Mas elas não prestavam esses serviços por pura afeição de parentesco. A empresa de recrutamento era uma empresa familiar na qual praticamente todos os parentes tinham que participar, mas todos lucravam. Alguns, porém, um pouco mais, com os benefícios que dela decorriam: da renda financeira, do prestígio social, do acesso à corte e das vagas para a educação e formação para os meninos.
Maria Jakobea Zurlauben, por exemplo, dirigiu o escritório de Zug por muitos anos, e atuou como elo de ligação com seus irmãos fora do país. Havia muito o que fazer. Especialmente em tempos de guerra, quando o rei Luís XIV (1638-1715) estava no poder. As pessoas dispostas a servir contatavam diretamente a “dona comandante.” Além disso, ela coordenava uma rede de recrutadores que engajavam especificamente homens. No inverno havia muita atividade, pois, os estoques das companhias deveriam ser compostos em tempo útil para as amostragens da primavera.

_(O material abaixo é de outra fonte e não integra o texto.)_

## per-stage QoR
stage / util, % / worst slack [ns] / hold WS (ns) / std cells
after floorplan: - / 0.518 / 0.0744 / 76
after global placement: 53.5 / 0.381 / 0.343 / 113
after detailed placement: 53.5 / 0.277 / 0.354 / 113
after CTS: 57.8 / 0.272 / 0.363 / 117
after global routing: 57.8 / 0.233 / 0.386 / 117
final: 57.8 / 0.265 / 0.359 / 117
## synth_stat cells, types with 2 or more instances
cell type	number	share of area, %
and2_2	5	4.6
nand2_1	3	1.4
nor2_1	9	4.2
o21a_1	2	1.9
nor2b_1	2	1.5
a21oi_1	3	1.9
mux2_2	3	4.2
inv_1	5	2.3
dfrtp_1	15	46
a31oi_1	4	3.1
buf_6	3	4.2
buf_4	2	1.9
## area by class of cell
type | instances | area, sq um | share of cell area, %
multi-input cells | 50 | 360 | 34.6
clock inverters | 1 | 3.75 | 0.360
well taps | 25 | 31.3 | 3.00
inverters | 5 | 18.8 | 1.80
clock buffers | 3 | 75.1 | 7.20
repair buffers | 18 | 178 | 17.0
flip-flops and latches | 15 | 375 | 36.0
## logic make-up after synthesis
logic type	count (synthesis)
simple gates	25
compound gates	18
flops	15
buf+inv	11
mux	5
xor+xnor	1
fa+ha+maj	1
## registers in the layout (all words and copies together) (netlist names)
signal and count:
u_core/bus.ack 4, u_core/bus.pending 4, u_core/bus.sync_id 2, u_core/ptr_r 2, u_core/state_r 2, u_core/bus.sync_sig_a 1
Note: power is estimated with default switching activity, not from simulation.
**src/rtl/evm_pkg.sv**
```systemverilog
// Shared types and helpers for the multi-candidate voting machine.
package evm_pkg;

    typedef enum logic [2:0] {
        IDLE,
        WAIT_VOTER,
        WAIT_VOTE,
        VOTED,
        TALLY,
        DONE
    } evm_state_e;

    // Candidate id 0 is reserved to mean "no candidate".
    localparam int CAND_NONE = 0;

    function automatic int cand_id_width(input int num_cand);
        return $clog2(num_cand + 1);
    endfunction

endpackage

```
**src/rtl/evm_tally.sv**
```systemverilog
// Sequential max/tie scan over the candidate counters, one candidate per cycle.
module evm_tally
    import evm_pkg::*;
#(
    parameter int NUM_CAND = 4,
    parameter int WIDTH    = 8,
    parameter int CW       = 3
) (
    input  logic                           clk,
    input  logic                           rst,
    input  logic                           i_start,
    input  logic [NUM_CAND-1:0][WIDTH-1:0] i_counts,
    output logic                           o_busy,
    output logic                           o_last,
    output logic [CW-1:0]                  o_max_idx,
    output logic [WIDTH-1:0]               o_max,
    output logic                           o_tie
);

    logic             r_busy;
    logic [CW-1:0]    r_idx;
    logic [CW-1:0]    r_max_idx;
    logic [WIDTH-1:0] r_max;
    logic             r_tie;
    logic [WIDTH-1:0] w_cur;
    logic             w_last;

    always_comb begin
        w_cur = '0;
        for (int i = 0; i < NUM_CAND; i++) begin
            if (r_idx == CW'(i)) begin
                w_cur = i_counts[i];
            end
        end
    end

    assign w_last = r_busy && (r_idx == CW'(NUM_CAND - 1));

    // The running max starts at 0, so an all-zero ballot box ends with the tie flag set.
    always_ff @(posedge clk or posedge rst) begin
        if (rst) begin
            r_busy    <= 1'b0;
            r_idx     <= '0;
            r_max_idx <= '0;
            r_max     <= '0;
            r_tie     <= 1'b0;
        end else if (i_start) begin
            r_busy    <= 1'b1;
            r_idx     <= '0;
            r_max_idx <= '0;
            r_max     <= '0;
            r_tie     <= 1'b0;
        end else if (r_busy) begin
            if (w_cur > r_max) begin
                r_max     <= w_cur;
                r_max_idx <= r_idx;
                r_tie     <= 1'b0;
            end else if (w_cur == r_max) begin
                r_tie <= 1'b1;
            end
            if (w_last) begin
                r_busy <= 1'b0;
            end else begin
                r_idx <= r_idx + CW'(1);
            end
        end
    end

    assign o_busy    = r_busy;
    assign o_last    = w_last;
    assign o_max_idx = r_max_idx;
    assign o_max     = r_max;
    assign o_tie     = r_tie;

endmodule

```
**src/rtl/evm_multi.sv**
```systemverilog
// Parametrised voting machine controller; define EVM_VOTER_TIMEOUT_EN to enable
// the voter idle timeout in the vote-wait state.
module evm_multi
    import evm_pkg::*;
#(
    parameter  int NUM_CAND       = 4,
    parameter  int WIDTH          = 8,
    parameter  int TIMEOUT_CYCLES = 1000,
    localparam int CW             = cand_id_width(NUM_CAND)
) (
    input  logic                clk,
    input  logic                rst,
    input  logic                switch_on_evm,
    input  logic                candidate_ready,
    input  logic [NUM_CAND-1:0] vote_btn,
    input  logic                voting_session_done,
    input  logic [CW-1:0]       display_sel,
    input  logic                display_winner,
    output logic [CW-1:0]       candidate_id,
    output logic [WIDTH-1:0]    results,
    output logic                invalid_results,
    output logic                voting_in_progress,
    output logic                voting_done,
    output logic                tally_busy,
    output logic                vote_timeout
);

    evm_state_e                     r_state;
    evm_state_e                     w_next;
    logic [NUM_CAND-1:0][WIDTH-1:0] r_count;
    logic [NUM_CAND-1:0]            r_vote_oh;
    logic                           w_vote_ok;
    logic                           w_clear;
    logic                           w_start_scan;
    logic                           w_timeout_hit;
    logic                           w_scan_busy;
    logic                           w_scan_last;
    logic [CW-1:0]                  w_max_idx;
    logic [WIDTH-1:0]               w_max;
    logic                           w_tie;

    assign w_vote_ok    = (r_state == WAIT_VOTE) && !candidate_ready && $onehot(vote_btn);
    assign w_clear      = (r_state == IDLE) && switch_on_evm;
    assign w_start_scan = (r_state == WAIT_VOTER) && (w_next == TALLY);

    always_ff @(posedge clk or posedge rst) begin
        if (rst) begin
            r_state <= IDLE;
        end else begin
            r_state <= w_next;
        end
    end

    always_comb begin
        w_next             = r_state;
        candidate_id       = CW'(CAND_NONE);
        results            = '0;
        invalid_results    = 1'b0;
        voting_in_progress = 1'b0;
        voting_done        = 1'b0;
        case (r_state)
            IDLE: begin
                if (switch_on_evm) w_next = WAIT_VOTER;
            end
            WAIT_VOTER: begin
                if (candidate_ready) w_next = WAIT_VOTE;
                else if (voting_session_done) w_next = TALLY;
            end
            WAIT_VOTE: begin
                voting_in_progress = 1'b1;
                if (w_vote_ok) w_next = VOTED;
                else if (w_timeout_hit) w_next = WAIT_VOTER;
            end
            VOTED: begin
                voting_done = 1'b1;
                w_next      = candidate_ready ? WAIT_VOTE : WAIT_VOTER;
            end
            TALLY: begin
                if (w_scan_last) w_next = DONE;
            end
            DONE: begin
                invalid_results = w_tie;
                if (display_winner) begin
                    if (!w_tie) begin
                        candidate_id = w_max_idx + CW'(1);
                        results      = w_max;
                    end
                end else begin
                    for (int i = 0; i < NUM_CAND; i++) begin
                        if (display_sel == CW'(i)) begin
                            candidate_id = CW'(i + 1);
                            results      = r_count[i];
                        end
                    end
                end
                if (!switch_on_evm) w_next = IDLE;
            end
            default: w_next = IDLE;
        endcase
    end

    // The button is latched one-hot so VOTED can bump exactly one saturating counter.
    always_ff @(posedge clk or posedge rst) begin
        if (rst) begin
            r_count   <= '0;
            r_vote_oh <= '0;
        end else begin
            if (w_vote_ok) begin
                r_vote_oh <= vote_btn;
            end
            for (int i = 0; i < NUM_CAND; i++) begin
                if (w_clear) begin
                    r_count[i] <= '0;
                end else if ((r_state == VOTED) && r_vote_oh[i] && (r_count[i] != '1)) begin
                    r_count[i] <= r_count[i] + WIDTH'(1);
                end
            end
        end
    end

    evm_tally #(
        .NUM_CAND (NUM_CAND),
        .WIDTH    (WIDTH),
        .CW       (CW)
    ) u_tally (
        .clk       (clk),
        .rst       (rst),
        .i_start   (w_start_scan),
        .i_counts  (r_count),
        .o_busy    (w_scan_busy),
        .o_last    (w_scan_last),
        .o_max_idx (w_max_idx),
        .o_max     (w_max),
        .o_tie     (w_tie)
    );

    assign tally_busy = w_scan_busy;

`ifdef EVM_VOTER_TIMEOUT_EN
    localparam int TW = $clog2(TIMEOUT_CYCLES + 1);

    logic [TW-1:0] r_to_cnt;
    logic          r_to_pulse;

    assign w_timeout_hit = (r_state == WAIT_VOTE) && (r_to_cnt == TW'(TIMEOUT_CYCLES - 1));

    // Counter is held at zero outside WAIT_VOTE, so every entry starts a fresh window.
    always_ff @(posedge clk or posedge rst) begin
        if (rst) begin
            r_to_cnt   <= '0;
            r_to_pulse <= 1'b0;
        end else begin
            r_to_pulse <= w_timeout_hit && !w_vote_ok;
            if (r_state == WAIT_VOTE) begin
                r_to_cnt <= r_to_cnt + TW'(1);
            end else begin
                r_to_cnt <= '0;
            end
        end
    end

    assign vote_timeout = r_to_pulse;
`else
    assign w_timeout_hit = 1'b0;
    assign vote_timeout  = 1'b0;
`endif

endmodule

```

A fim de se manterem atualizados, os irmãos frequentemente enviavam várias cartas por semana uns aos outros: quantos recrutas as empresas ainda precisavam? Quantos foram abandonados no caminho ou tiveram de ser deixados para trás num hospital? Quanto dinheiro ainda estava disponível para pagar as contas da hospedaria, dinheiro na mão (ou seja, pagamento direto aos recrutas), salários para os recrutadores, guias e mensageiros, bem como tabaco, roupas e sapatos novos para os recrutas? Além disso, a maior parte desse dinheiro os soldados tinham de pagar ao proprietário da companhia quando de sua chegada à França.
A irmã de Maria Jakobea, Maria Barbara Zurlauben (1660-1724), a “dona chefe”, também recrutou soldados em Zug. Documentos mostram que ela também era responsável pela administração efetiva da empresa: ela recebia as faturas mensais e os relatórios dos oficiais na França, e correspondia com eles sobre os problemas atuais.
As mulheres não eram apenas substitutas dos homens ausentes. Maria Jakobea Zurlauben, por exemplo, pagou os anúncios com fundos próprios. Após a morte de Beat Heinrich Josef, ela viajou para Paris para ver o seu patrimônio e reclamar seu dinheiro. Ela também participava nos rendimentos financeiros do negócio de recrutamento, e ao seu marido foi dado um cargo como oficial, na companhia do cunhado. Em troca, Maria Jakobea teve de levar a mãe idosa para a sua casa, e cuidar dela.
Os retratos de líderes de mercenários altamente decorados, suas mansões pomposas, histórias heroicas e longas genealogias fornecem um esplêndido pano de fundo para uma sedutoramente simples história da organizada instituição de recrutamento: dessa forma as companhias de soldados eram repassadas – entre os membros da mesma família- de geração em geração, para o filho mais velho que, como novo chefe da família, estava no comando e exigia obediência dos outros parentes.
Um olhar sobre as mulheres mostra, no entanto, que a história é mais complicada. O negócio de recrutamento era muito mais uma espécie de propriedade coletiva, embutida em uma rede de relações e direitos diversos de difícil compreensão e abrangência geracional, que tinham de ser constantemente equilibradas. Um chefe de família tinha que levar isto em consideração.